When designing an agent-native system, verify these before implementation:

Core Principles

  • [ ] Parity: Every UI action has a corresponding agent capability
  • [ ] Granularity: Tools are primitives; features are prompt-defined outcomes
  • [ ] Composability: New features can be added via prompts alone
  • [ ] Emergent Capability: Agent can handle open-ended requests in your domain

Tool Design

  • [ ] Dynamic vs Static: For external APIs where agent should have full access, use Dynamic Capability Discovery
  • [ ] CRUD Completeness: Every entity has create, read, update, AND delete
  • [ ] Primitives over Workflows: Tools expose atomic capabilities; compose workflows in prompts
  • [ ] API as Validator: Use z.string() inputs when the API validates, not z.enum()
  • [ ] Eval Gate: 10 Q/A pairs in CI (read-only, multi-hop, closed-data), 9/10 pass threshold. See mcp-tool-design.md Evaluation section.

Files & Workspace

  • [ ] Shared Workspace: Agent and user work in same data space
  • [ ] context.md Pattern: Agent reads/updates context file for accumulated knowledge
  • [ ] File Organization: Entity-scoped directories with consistent naming
  • [ ] Context Durability: Incremental progress writes (WAL pattern) so interrupted tasks resume from last checkpoint

Agent Execution

  • [ ] Completion Signals: Agent has explicit complete_task tool (not heuristic detection)
  • [ ] Partial Completion: Multi-step tasks track progress for resume
  • [ ] Context Limits: Designed for bounded context from the start
  • [ ] Validate-Before-Run: Agent previews planned actions before executing destructive operations

Context Injection

  • [ ] Available Resources: System prompt includes what exists (files, data, types)
  • [ ] Available Capabilities: System prompt documents tools with user vocabulary
  • [ ] Dynamic Context: Context refreshes for long sessions (or provide refresh_context tool)
  • [ ] Trust levels for loaded content: System prompt distinguishes trusted (developer-authored) from untrusted (user input, retrieved docs, tool outputs); untrusted text is data, never instructions.

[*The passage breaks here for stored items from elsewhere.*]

[config.mk]
export PLATFORM = sky130hd
export DESIGN_NAME = fir_deconv_flat
export DESIGN_NICKNAME = d
export VERILOG_FILES = /design/src/rtl/fir_pkg.sv /design/src/rtl/fir_deconv_if.sv /design/src/rtl/fir_deconv_mac.sv /design/src/rtl/fir_deconv.sv /design/src/flat_wrapper.sv
export SDC_FILE = /design/constraint.sdc
export NUM_CORES = 1
export LEC_CHECK = 0
export CORE_MARGIN = 10
export CORE_UTILIZATION = 55
export CTS_BUF_LIST = sky130_fd_sc_hd__clkbuf_4 sky130_fd_sc_hd__clkbuf_8
export CTS_CLUSTER_DIAMETER = 200
export DETAILED_ROUTE_END_ITERATION = 7
export PLACE_DENSITY_LB_ADDON = 0.3
export SETUP_SLACK_MARGIN = 0.4
export SYNTH_ARGS = -nofsm -noshare
export SYNTH_HDL_FRONTEND = slang
export SYNTH_SLANG_ARGS = --single-unit
[constraint.sdc]
create_clock -name clk -period 12.6 [get_ports clk]
set_input_delay 1.89 -clock clk [delete_from_list [all_inputs] [get_ports clk]]
set_output_delay 1.89 -clock clk [all_outputs]
set_load 0.005 [all_outputs]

See dynamic-context-injection.md Trust Levels section for the prompt-injection defense details.

UI Integration

  • [ ] Agent -> UI: Agent changes reflect in UI (shared service, file watching, or event bus)
  • [ ] No Silent Actions: Agent writes trigger UI updates immediately
  • [ ] Capability Discovery: Users can learn what agent can do

Governance

  • [ ] Approval Gates: Destructive or irreversible actions require user confirmation
  • [ ] Audit Trail: Agent actions logged with timestamp, tool, and outcome
  • [ ] Scope Boundaries: Agent cannot access resources outside its designated workspace

Hooks & Governance Automation

  • [ ] Event Coverage: Only 6 hook events fire in agent context (PreToolUse, PostToolUse, PermissionRequest, PostToolUseFailure, Stop/SubagentStop); session lifecycle logic lives in the orchestrator
  • [ ] Decision Gates: PreToolUse hooks enforce tool-level policy (allow/deny/ask/defer) instead of hardcoded checks
  • [ ] Completion Gating: SubagentStop hooks block premature completion when verification steps remain
  • [ ] MCP Matchers: Regex patterns target tools by server and operation for capability-based security
  • [ ] Two-Tier Config: Shared policy committed, personal overrides git-ignored, per-hook disable toggles

Mobile (if applicable)

  • [ ] Checkpoint/Resume: Handle iOS app suspension gracefully
  • [ ] iCloud Storage: iCloud-first with local fallback for multi-device sync
  • [ ] Cost Awareness: Model tier selection (Haiku/Sonnet/Opus)

When designing architecture, explicitly address each checkbox in your plan.